Of course things do not exist until they are named. I don't need no government official to tell me that! It goes hand-in-hand with that other verbal black magic principle; if you name a thing then you control it. So to help out our belearguered government protectors and clear things up (or quite possibly not help and spread consternation), I'm creating some TSPs of my own. I've drawn my pentacle (colored chalk), inscribed it with protective symbols ('War is Peace,' 'Ignorance is Strength,' etc.), built a golden pyramid around it (cardboard and gold spray paint), placed an all-seeing eye on top (papier-maché) and am ready to begin:

Terrorist Scapegoating Program
: Everyone who bothers me becomes a terrorist, a terrorist enabler, or a terrorist appeaser, depending on how motivated they are at bothering me.

Terrorist Surreptitious Program: Dedicated to being sneakier about fighting terrorists shuriken.gif No, sneakier shuriken.gif shuriken.gif shuriken.gif

Terrorist Secret Program: What program?

Terrorist Sur-Valence Program: Hanging short drapes along the top edge of terrorists' windows, thereby subtly undermining their culture of violence, or something.

Terrorist Sangrall/Sangreal Program: Getting the terrorists to waste time and resources looking for this powerful holy relic hidden somewhere in the Middle East, or in Turkey, or in the Castle Aaaaaarrrgggh, or possibly Scotland, without ever knowing exactly what the heck it is they're looking for, or why.

Terrorist Sinaloa Program: How can you be sure there are no terrorists in this northern Mexico state?

Terrorist Surge-Protector: Dedicated to spreading mis-information about our Surge, so the terrorists don't see its wonderous success and emulate it.

Terrorist Superciliousness Program: Spreading the idea that terrorists are gauche and déclassé.

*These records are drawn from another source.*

**config.mk**
```make
export PLATFORM = sky130hd
export DESIGN_NAME = uart_8n1_bit_timed_transceiver
export DESIGN_NICKNAME = d
export VERILOG_FILES = /design/src/rtl/uart_pkg.sv /design/src/rtl/uart_tx_core.sv /design/src/rtl/uart_rx_core.sv /design/src/rtl/uart_8n1_bit_timed_transceiver.sv
export SDC_FILE = /design/constraint.sdc
export NUM_CORES = 1
export LEC_CHECK = 0
export BUFFER_PORTS_ARGS = -buffer_cell sky130_fd_sc_hd__buf_2
export CELL_PAD_IN_SITES_DETAIL_PLACEMENT = 2
export CELL_PAD_IN_SITES_GLOBAL_PLACEMENT = 2
export CORE_UTILIZATION = 35
export CTS_CLUSTER_SIZE = 20
export DETAILED_ROUTE_END_ITERATION = 10
export PLACE_DENSITY = 0.89
export SLEW_MARGIN = 20
export SYNTH_ARGS = -nofsm -noshare
export SYNTH_HDL_FRONTEND = slang
export SYNTH_SLANG_ARGS = --single-unit
export TNS_END_PERCENT = 30
```
**constraint.sdc**
```tcl
create_clock -name clk -period 5.65 [get_ports clk]
set_clock_uncertainty 0.2 [all_clocks]
set_input_delay 0.565 -clock clk [delete_from_list [all_inputs] [get_ports clk]]
set_output_delay 0.565 -clock clk [all_outputs]
set_load 0.05 [all_outputs]
```
**src/rtl/uart_pkg.sv**
```systemverilog
// Package: shared constants and status types of the 8N1 UART transceiver.
package uart_pkg;

  // Bit timer and frame geometry
  localparam int TIMER_WIDTH = 16;
  localparam int DATA_BITS   = 8;
  localparam int IDX_WIDTH   = 4;
  localparam int ITEM_WIDTH  = 16;

  localparam logic [TIMER_WIDTH-1:0] BIT_TIME_RESET = TIMER_WIDTH'(104);

  // Frame step indexes: start bit, data bits 1..8, stop bit, trailing period
  localparam logic [IDX_WIDTH-1:0] IDX_START = IDX_WIDTH'(0);
  localparam logic [IDX_WIDTH-1:0] IDX_STOP  = IDX_WIDTH'(9);
  localparam logic [IDX_WIDTH-1:0] IDX_DONE  = IDX_WIDTH'(10);

  // Transmitter status seen at the result port
  typedef struct packed {
    logic busy;
    logic level;
  } tx_status_t;

  // Receiver status seen at the result port
  typedef struct packed {
    logic                 ready;
    logic [DATA_BITS-1:0] data;
  } rx_status_t;

  // Timer period: a zero setting counts as one tick
  function automatic logic [TIMER_WIDTH-1:0] period_of(input logic [TIMER_WIDTH-1:0] bt);
    logic [TIMER_WIDTH-1:0] p;
    p = (bt == '0) ? TIMER_WIDTH'(1) : bt;
    return p;
  endfunction

endpackage

```
**src/rtl/uart_tx_core.sv**
```systemverilog
// Transmitter: free-running bit timer and 8N1 frame shifter.
module uart_tx_core
  import uart_pkg::*;
(
  input  logic                   clk,
  input  logic                   rst,
  input  logic                   step,
  input  logic [TIMER_WIDTH-1:0] period,
  input  logic                   tx_start,
  input  logic [DATA_BITS-1:0]   tx_byte,
  output tx_status_t             status
);

  logic [TIMER_WIDTH-1:0] tick_count, tick_count_next;
  logic [IDX_WIDTH-1:0]   bit_index, bit_index_next;
  logic [DATA_BITS-1:0]   shift, shift_next;
  logic                   active, active_next;
  logic                   level, level_next;
  logic [TIMER_WIDTH:0]   count_inc;
  logic                   fire;

  // Bit timer: fires when the count plus one reaches or passes the period
  assign count_inc = {1'b0, tick_count} + (TIMER_WIDTH+1)'(1);
  assign fire      = (count_inc >= {1'b0, period});

  // Request first, then the bit event on the request-updated state
  always_comb begin
    active_next    = active;
    shift_next     = shift;
    bit_index_next = bit_index;
    level_next     = level;
    if (tx_start && !active) begin
      active_next    = 1'b1;
      shift_next     = tx_byte;
      bit_index_next = IDX_START;
    end
    tick_count_next = fire ? '0 : count_inc[TIMER_WIDTH-1:0];
    if (fire && active_next) begin
      if (bit_index_next == IDX_START) begin
        level_next     = 1'b0;
        bit_index_next = bit_index_next + IDX_WIDTH'(1);
      end else if (bit_index_next < IDX_STOP) begin
        level_next     = shift_next[0];
        shift_next     = {1'b0, shift_next[DATA_BITS-1:1]};
        bit_index_next = bit_index_next + IDX_WIDTH'(1);
      end else if (bit_index_next == IDX_STOP) begin
        level_next     = 1'b1;
        bit_index_next = IDX_DONE;
      end else begin
        bit_index_next = IDX_START;
        active_next    = 1'b0;
      end
    end
  end

  // State, advanced once per item
  always_ff @(posedge clk) begin
    if (rst) begin
      tick_count <= '0;
      bit_index  <= IDX_START;
      shift      <= '0;
      active     <= 1'b0;
      level      <= 1'b1;
    end else if (step) begin
      tick_count <= tick_count_next;
      bit_index  <= bit_index_next;
      shift      <= shift_next;
      active     <= active_next;
      level      <= level_next;
    end
  end

  assign status.busy  = active;
  assign status.level = level;

endmodule

```
**src/rtl/uart_rx_core.sv**
```systemverilog
// Receiver: start-edge detect, mid-bit sampling, byte hold and ready flag.
module uart_rx_core
  import uart_pkg::*;
(
  input  logic                   clk,
  input  logic                   rst,
  input  logic                   step,
  input  logic [TIMER_WIDTH-1:0] bit_time,
  input  logic [TIMER_WIDTH-1:0] period,
  input  logic                   rx_line,
  input  logic                   rx_ack,
  output rx_status_t             status
);

  logic [TIMER_WIDTH-1:0] tick_count, tick_count_next;
  logic [IDX_WIDTH-1:0]   bit_index, bit_index_next;
  logic [DATA_BITS-1:0]   shift, shift_next;
  logic                   active, active_next;
  logic                   prev_level;
  logic [DATA_BITS-1:0]   hold, hold_next;
  logic                   flag, flag_next;
  logic [TIMER_WIDTH-2:0] half;
  logic [TIMER_WIDTH-1:0] start_delay;
  logic [TIMER_WIDTH-1:0] count_dec;
  logic                   got;

  // Delay from the falling edge to the start-bit sample, at least one tick
  assign half        = bit_time[TIMER_WIDTH-1:1];
  assign start_delay = (half > (TIMER_WIDTH-1)'(1)) ?
                       {1'b0, half - (TIMER_WIDTH-1)'(1)} : TIMER_WIDTH'(1);
  assign count_dec   = (tick_count != '0) ? tick_count - TIMER_WIDTH'(1) : tick_count;

  always_comb begin
    tick_count_next = tick_count;
    bit_index_next  = bit_index;
    shift_next      = shift;
    active_next     = active;
    hold_next       = hold;
    got             = 1'b0;
    if (!active) begin
      // Idle: wait for a falling edge
      if (prev_level && !rx_line) begin
        active_next     = 1'b1;
        bit_index_next  = IDX_START;
        tick_count_next = start_delay;
      end
    end else begin
      tick_count_next = count_dec;
      if (count_dec == '0) begin
        tick_count_next = period;
        if (bit_index == IDX_START) begin
          // high start sample is a false start
          if (rx_line) begin
            active_next = 1'b0;
          end else begin
            shift_next     = '0;
            bit_index_next = bit_index + IDX_WIDTH'(1);
          end
        end else if (bit_index < IDX_STOP) begin
          shift_next     = {rx_line, shift[DATA_BITS-1:1]};
          bit_index_next = bit_index + IDX_WIDTH'(1);
        end else begin
          // stop bit: keep the byte only on a high stop level
          if (rx_line) begin
            hold_next = shift;
            got       = 1'b1;
          end
          active_next    = 1'b0;
          bit_index_next = IDX_START;
        end
      end
    end
    // a new byte outranks a same-tick acknowledge
    flag_next = got | (flag & ~rx_ack);
  end

  always_ff @(posedge clk) begin
    if (rst) begin
      tick_count <= '0;
      bit_index  <= IDX_START;
      shift      <= '0;
      active     <= 1'b0;
      prev_level <= 1'b1;
      hold       <= '0;
      flag       <= 1'b0;
    end else if (step) begin
      tick_count <= tick_count_next;
      bit_index  <= bit_index_next;
      shift      <= shift_next;
      active     <= active_next;
      prev_level <= rx_line;
      hold       <= hold_next;
      flag       <= flag_next;
    end
  end

  assign status.ready = flag;
  assign status.data  = hold;

endmodule

```
**src/rtl/uart_8n1_bit_timed_transceiver.sv**
```systemverilog
// Top level: 8N1 UART transceiver stepped once per timer-tick item.
// A result item is offered once its tick item has left the input register and stepped the state.
// Throughput: one item per cycle while the result side is ready; a waiting
// result lets at most one further tick into the input register.
// Reset (rst, synchronous, active high): line idle high, transmitter and
// receiver idle, ready flag clear, bit_time back to 104; no clearing pass.
module uart_8n1_bit_timed_transceiver
  import uart_pkg::*;
(
  input  logic                   clk,
  input  logic                   rst,
  input  logic                   cfg_we,
  input  logic [TIMER_WIDTH-1:0] cfg_wdata,
  input  logic                   s_axis_tvalid,
  output logic                   s_axis_tready,
  input  logic [ITEM_WIDTH-1:0]  s_axis_tdata,  // rx_line, tx_start, tx_byte[7:0], rx_ack
  output logic                   m_axis_tvalid,
  input  logic                   m_axis_tready,
  output logic [ITEM_WIDTH-1:0]  m_axis_tdata   // tx_line, tx_busy, rx_byte[7:0], rx_ready
);

  logic [TIMER_WIDTH-1:0] bit_time;
  logic [TIMER_WIDTH-1:0] period;
  logic                   in_valid;
  logic [ITEM_WIDTH-1:0]  in_data;
  logic                   out_valid;
  logic                   advance;
  tx_status_t             tx_status;
  rx_status_t             rx_status;

  // Bit time register
  always_ff @(posedge clk) begin
    if (rst) begin
      bit_time <= BIT_TIME_RESET;
    end else if (cfg_we) begin
      bit_time <= cfg_wdata;
    end
  end

  assign period = period_of(bit_time);

  // Step the state when a held item can hand its result on
  assign advance       = in_valid && (!out_valid || m_axis_tready);
  assign s_axis_tready = !in_valid || advance;

  // Input register
  always_ff @(posedge clk) begin
    if (rst) begin
      in_valid <= 1'b0;
    end else if (s_axis_tvalid && s_axis_tready) begin
      in_valid <= 1'b1;
    end else if (advance) begin
      in_valid <= 1'b0;
    end
  end

  always_ff @(posedge clk) begin
    if (s_axis_tvalid && s_axis_tready) begin
      in_data <= s_axis_tdata;
    end
  end

  // Result valid; the payload is the state itself, which holds while stalled
  always_ff @(posedge clk) begin
    if (rst) begin
      out_valid <= 1'b0;
    end else if (advance) begin
      out_valid <= 1'b1;
    end else if (m_axis_tready) begin
      out_valid <= 1'b0;
    end
  end

  uart_tx_core u_tx (
    .clk      (clk),
    .rst      (rst),
    .step     (advance),
    .period   (period),
    .tx_start (in_data[1]),
    .tx_byte  (in_data[9:2]),
    .status   (tx_status)
  );

  uart_rx_core u_rx (
    .clk      (clk),
    .rst      (rst),
    .step     (advance),
    .bit_time (bit_time),
    .period   (period),
    .rx_line  (in_data[0]),
    .rx_ack   (in_data[10]),
    .status   (rx_status)
  );

  assign m_axis_tvalid = out_valid;
  assign m_axis_tdata  = {5'b0, rx_status.ready, rx_status.data,
                          tx_status.busy, tx_status.level};

`ifndef SYNTHESIS
  // A low transmit level only ever occurs inside a frame
  a_low_means_busy: assert property (@(posedge clk) disable iff (rst)
    !tx_status.level |-> tx_status.busy)
    else $error("tx line low while transmitter idle");

  // State moves only when an item is stepped
  a_state_holds: assert property (@(posedge clk) disable iff (rst)
    !advance |=> $stable(tx_status) && $stable(rx_status))
    else $error("state changed without a stepped item");

  // Ready flag rises only from a stepped item
  a_ready_from_step: assert property (@(posedge clk) disable iff (rst)
    $rose(rx_status.ready) |-> $past(advance))
    else $error("rx ready rose without a stepped item");
`endif

endmodule

```
**After elaboration in Yosys (flattened, before gate mapping)**

Index checks and enable logic that the tools add are counted.

- Flip-flop bits (word level): 98
- Output and inout bits: 18
- Logic and storage cells: 108

- Add/subtract/negate cells: 5
- Magnitude comparators: 4
- Eq/ne operators: 4
- Muxes and demuxes: 48
- Bitwise operators: 5
- Reduce and logical (&&, ||, !) cells: 26

Operators with widths:

| operator | count |
|---|---|
| $mux 16 | 6 |
| $mux 8 | 7 |
| $mux 4 | 11 |
| $logic_not 16->1 | 2 |
| $mux 1 | 23 |
| $add 16x1->17 const B | 1 |
| $ge 17x16->1 | 1 |
| $reduce_bool 16->1 | 1 |
| $sub 16x1->16 const B | 1 |
| $gt 15x1->1 const B | 1 |
| $mux 15 | 1 |
| $sub 15x1->15 const B | 1 |
| $add 4x1->4 const B | 2 |
| $logic_not 4->1 | 2 |
| $lt 4x4->1 const B | 2 |
| $reduce_bool 2->1 | 4 |
| $reduce_and 6->1 | 1 |
| $logic_and 1x1->1 | 5 |
| $reduce_and 5->1 | 1 |
| $eq 4x4->1 const B | 1 |
| $logic_not 1->1 | 4 |
| $ne 2x2->1 const B | 2 |
| $reduce_and 4->1 | 1 |
| $ne 3x3->1 const B | 1 |
| 7 further kinds | 10 |

**Logic depth before layout (Yosys ltp)**

Gate-level depths: netlist of run 1.

- Depth in word-level cells: 8
- Depth in mapped cells: 18

**By module**

From an unflattened synthesis of run 1, not the netlist that was laid out.

- Cell total of the unflattened synthesis: 757
- Area total of the unflattened synthesis: 6184.7 um^2

Modules (own cells, without submodules):

| module | instances | cells each | area an instance (um^2) |
|---|---|---|---|
| uart_rx_core | 1 | 356 | 2780.2 |
| uart_tx_core | 1 | 302 | 2273.4 |
| uart_8n1_bit_timed_transceiver | 1 | 99 | 1131.1 |

**Worst setup path after synthesis of run 1**

No wires, ideal clock.

- Kind: reg-to-reg
- Start: register u_tx.tick_count[0]
- End: register u_tx.shift[0]
- Setup time: 0.122 ns
- Arrival: 3.639 ns
- Required time: 5.328 ns
- Slack: 1.689 ns
- Cell stages (with the launch flop): 19
- Path buffers: 2
- Period minus slack after synthesis: 3.961 ns
- Cell sequence: dfxtp_1 -> ha_1 -> nand3_1 -> nor3_1 -> and3_1 -> and3_1 -> nand3_1 -> xnor2_1 -> ha_1 -> nand3_1 -> nor2_1 -> a32oi_1 -> o211ai_1 -> a21oi_1 -> clkbuf_1 -> nor2_1 -> buf_1 -> nor2_1 -> a221o_1

- Cells in the longest elaborated chain, start to end: 4

Ends and longest elaborated chain:

| what | line | text |
|---|---|---|
| from (decl) | uart_tx_core.sv:14 | `logic [TIMER_WIDTH-1:0] tick_count, tick_count_next;` |
| from (signal assigned) | uart_tx_core.sv:65 | `tick_count <= tick_count_next;` |
| $add 16x1->17 | uart_tx_core.sv:23 | `assign count_inc = {1'b0, tick_count} + (TIMER_WIDTH+1)'(1);` |
| $ge 17x16->1 | uart_tx_core.sv:24 | `assign fire = (count_inc >= {1'b0, period});` |
| $logic_and 1x1->1 | uart_tx_core.sv:38 | `if (fire && active_next) begin` |
| $mux 8 | uart_tx_core.sv:38 |  |
| to (signal assigned) | uart_tx_core.sv:67 | `shift <= shift_next;` |
| to (decl) | uart_tx_core.sv:16 | `logic [DATA_BITS-1:0] shift, shift_next;` |

No other way between the ends.
A chain may end at the register's enable or synchronous reset.

**Worst setup path in the final report of run 1**

- Start: register u_tx.tick_count[0]
- End: register u_tx.shift[6]

Same word-level chain as after synthesis.

==> results of run 1 <==
==> registers in the layout, indices dropped and copies added (netlist names), 8 cells and up <==
register,count
bit_time,16
u_rx.tick_count,16
u_tx.tick_count,16
in_data,11
u_rx.hold,8
u_rx.shift,8
u_tx.shift,8
==> Yosys cell counts (9+ instances only) <==
cell      number
a21oi_1       52
clkbuf_1      23
dfxtp_1       87
edfxtp_1      11
ha_1          26
inv_1         30
mux2i_1       28
nand2_1       80
nand3_1       38
nor2_1        75
nor3_1        28
nor4_1        10
o211ai_1       9
o21ai_0       33
xnor2_1       21
xor2_1        10
==> power groups by stage <==
stage / Clock (mW) / Sequential, mW / Combinational (mW)
2_1_floorplan: 0 / 0.763 / 0.216
3_3_place_gp: 0 / 0.776 / 0.275
3_5_place_dp: 0 / 0.779 / 0.293
4_1_cts: 0.637 / 0.763 / 0.298
5_1_grt: 0.666 / 0.767 / 0.326
6_report: 0.627 / 0.763 / 0.298
==> critical path, delay by kind of cell (launching register included) <==
| kind | cells | cell delay [ns] |
|---|---|---|
| fa+ha+maj | 2 | 0.60 |
| xor+xnor | 1 | 0.17 |
| compound gates | 4 | 0.70 |
| simple gates | 9 | 2.55 |
| flops | 1 | 0.42 |
==> cells by family after synthesis <==
group | count (synthesis) | synth area share
compound gates | 165 | 0.190
xor+xnor | 31 | 0.0469
fa+ha+maj | 26 | 0.0562
buf+inv | 74 | 0.0558
flops | 98 | 0.358
mux | 29 | 0.0504
other cells | 1 | 0.000648
simple gates | 285 | 0.242
==> layout make-up <==
cell class / instances / area [um2]
repair buffers: 51 / 273
clock buffers: 10 / 229
multi-input cells: 541 / 3410
inverters: 32 / 120
well taps: 216 / 270
fillers: 1863 / 9570
clock inverters: 6 / 56.3
flip-flops and latches: 98 / 2070
==> layer usage <==
layer  vias to the layer above  share of wire
met4                         0          0.025
met3                        35          0.028
met1                      2776           0.44
li1                       2585              -
met5                         -              0
met2                       108           0.50
==> final timing paths <==
path,from,endpoint,slack [ns]
max,u_tx.tick_count[0],u_tx.shift[6],0.90
min,s_axis_tdata[8],in_data[8],0.17
max reg2reg,u_tx.tick_count[0],u_tx.shift[6],0.90
min reg2reg,u_tx.shift[3],u_tx.shift[3],0.25
==> flow_summary.toml, run 1 <==
[outcome]
status = "finished, final reports clean"

[worst_setup_path]
critPathMaxStageDelay_ns = 0.68
worstSetupEndpointType = "register"
crit_path_start_kind = "register"
worstSetupPathType = "register to register"
path_max_fanout = 11
r2r_cells = 16
path_common_cell = "nand3_1"
path_cells = "ha_1 -> nand3_1 -> nor3_1 -> and3_1 -> and3_1 -> nand3_1 -> xnor2_1 -> ha_1 -> nand3_1 -> nor2_1 -> a32oi_1 -> o211ai_1 -> a21oi_1 -> nor2_1 -> nor3_1 -> a221o_1"
cp.arrival_ns = 4.81
worst_path_max_delay_cell = "nor2_1"
cp.required_ns = 5.70

[floorplan]
io_pins = 55
rows = 46
die_area_um2 = 17000
coreArea_um2 = 16000
fp.dieW_um = 131
start_util = 0.362
die_h_um = 131

[global_route]
met1_usage = 0.302
met2_usage = 0.444
antenna_found_initial = 0
grt_most_used_layer = "met2"
gr-total-overflow = 0
grt_max_degree = 76
grt_usage = 0.248
grt_pass1_wl_mm = 32.4
first_global_vias = 6073
grt_use_met3 = 0.0354

[min_path]
worst_hold_path_type = "input pin to register"
whs_path_depth = 1

[timing]
finalWorstSetupSlack_ns = 0.896
fin_hold_ws_ns = 0.171
rsz0062_at_grt = "no"
hold_viol_final = 0
max_slew_margin = 0.356
finalSetupViolCount = 0
fmax_mhz = 210
finalCritPeriodShare = 0.841
fin_crit_ns = 4.75
worstMarginPinSlew_ns = 0.964
setup_tns_ns = 0
report.final.slew_viol_count = 0

[layout]
final_common_cell = "dfxtp_1"
stdcell_area_um2 = 6430
diodes = 0
fin_nets = 796
final_cell_mix = "87 x dfxtp_1, 80 x nand2_1, 74 x nor2_1, 52 x a21oi_1, 44 x buf_2"
final_util = 0.402
syn_to_final_growth_pct = 11.1
final_cells = 954
drive_above_1_share = 0.114

[pwr]
ir_drop_mv = 0.149
p_int_mw = 1.14
p_total_mw = 1.69
pwr-share-comb = 0.177
power_switching_mw = 0.546
switching_share = 0.324
pwr-share-seq = 0.452
powerDensity_nw_per_um2 = 263
leakage_nw = 2.59
clockPowerShare = 0.371

[routing]
num_vias = 5504
ant_nets = 0
avgRoutedWirePerCell_um = 21.0
drt-total-wl_mm = 20.0
drc = 0
firstDrtPassIters = 4
via_per_inst = 5.77
drt_iter0_drc = 185

[logic_synthesis]
yosys_warnings = 0
avgSynthCellArea_um2 = 8.16
yosys.area.top_type = "dfxtp_1"
ys_ff_latch = 98
netlist_area_um2 = 5780
synth_flop_cell = "dfxtp_1"
synth_top_area_share = 0.301
ys_seq_area_frac = 0.358
synth_edf_count = 11
synth_top_cells_by_area = "dfxtp_1 30%, edfxtp_1 5.7%, ha_1 5.6%"
synth_cell_types = 73
synth_cells = 709
ys_async_sr_fraction = 0

[clock_tree]
insertion_delay_ns = 0.36
clock-sinks = 98
cts_tree = "yes"
hold_buffers = 0
cts_buffers = 9
cts_setup_buffers = 0
cts_buffer_depth = 2
h-tree-depth = 3
ctsResizeCount = 0
clk_pin_slew_ns = 0.08
cts_root_buf = "clkbuf_16"

[job]
maxCapViolations = 0

[place]
port_buffers = 44
place_area_um2 = 6140
gp_congestion = 0.913
placed_cells = 938
place_ws_ns = 0.971
place_hpwl_mm = 14.6
Power figures use the tool's default switching activity.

That's hitting them where it hurts!

Terrorist Slinky Program: Hours of fun! Hours when they won't be carrying out dastardly terrorist attacks.

Terrorist Space Program
: Build rockets and shoot them into the Sun! Plus, it will give a moribund NASA something to do.

Terrorist Singles Program: Tie up their terrorizing time with boring and awkward mixers.

Terrorist Subgenius Program
: Terrorists should already be targetting this decadent, psuedo-discordian church. Introduce them to it, so they can spend their time railing against it instead of us, as soon as they can figure out who and what they're supposed to be railing against, which may be a while.

If any government officials are reading this, please, don't send money. Eternal gratitude is enough.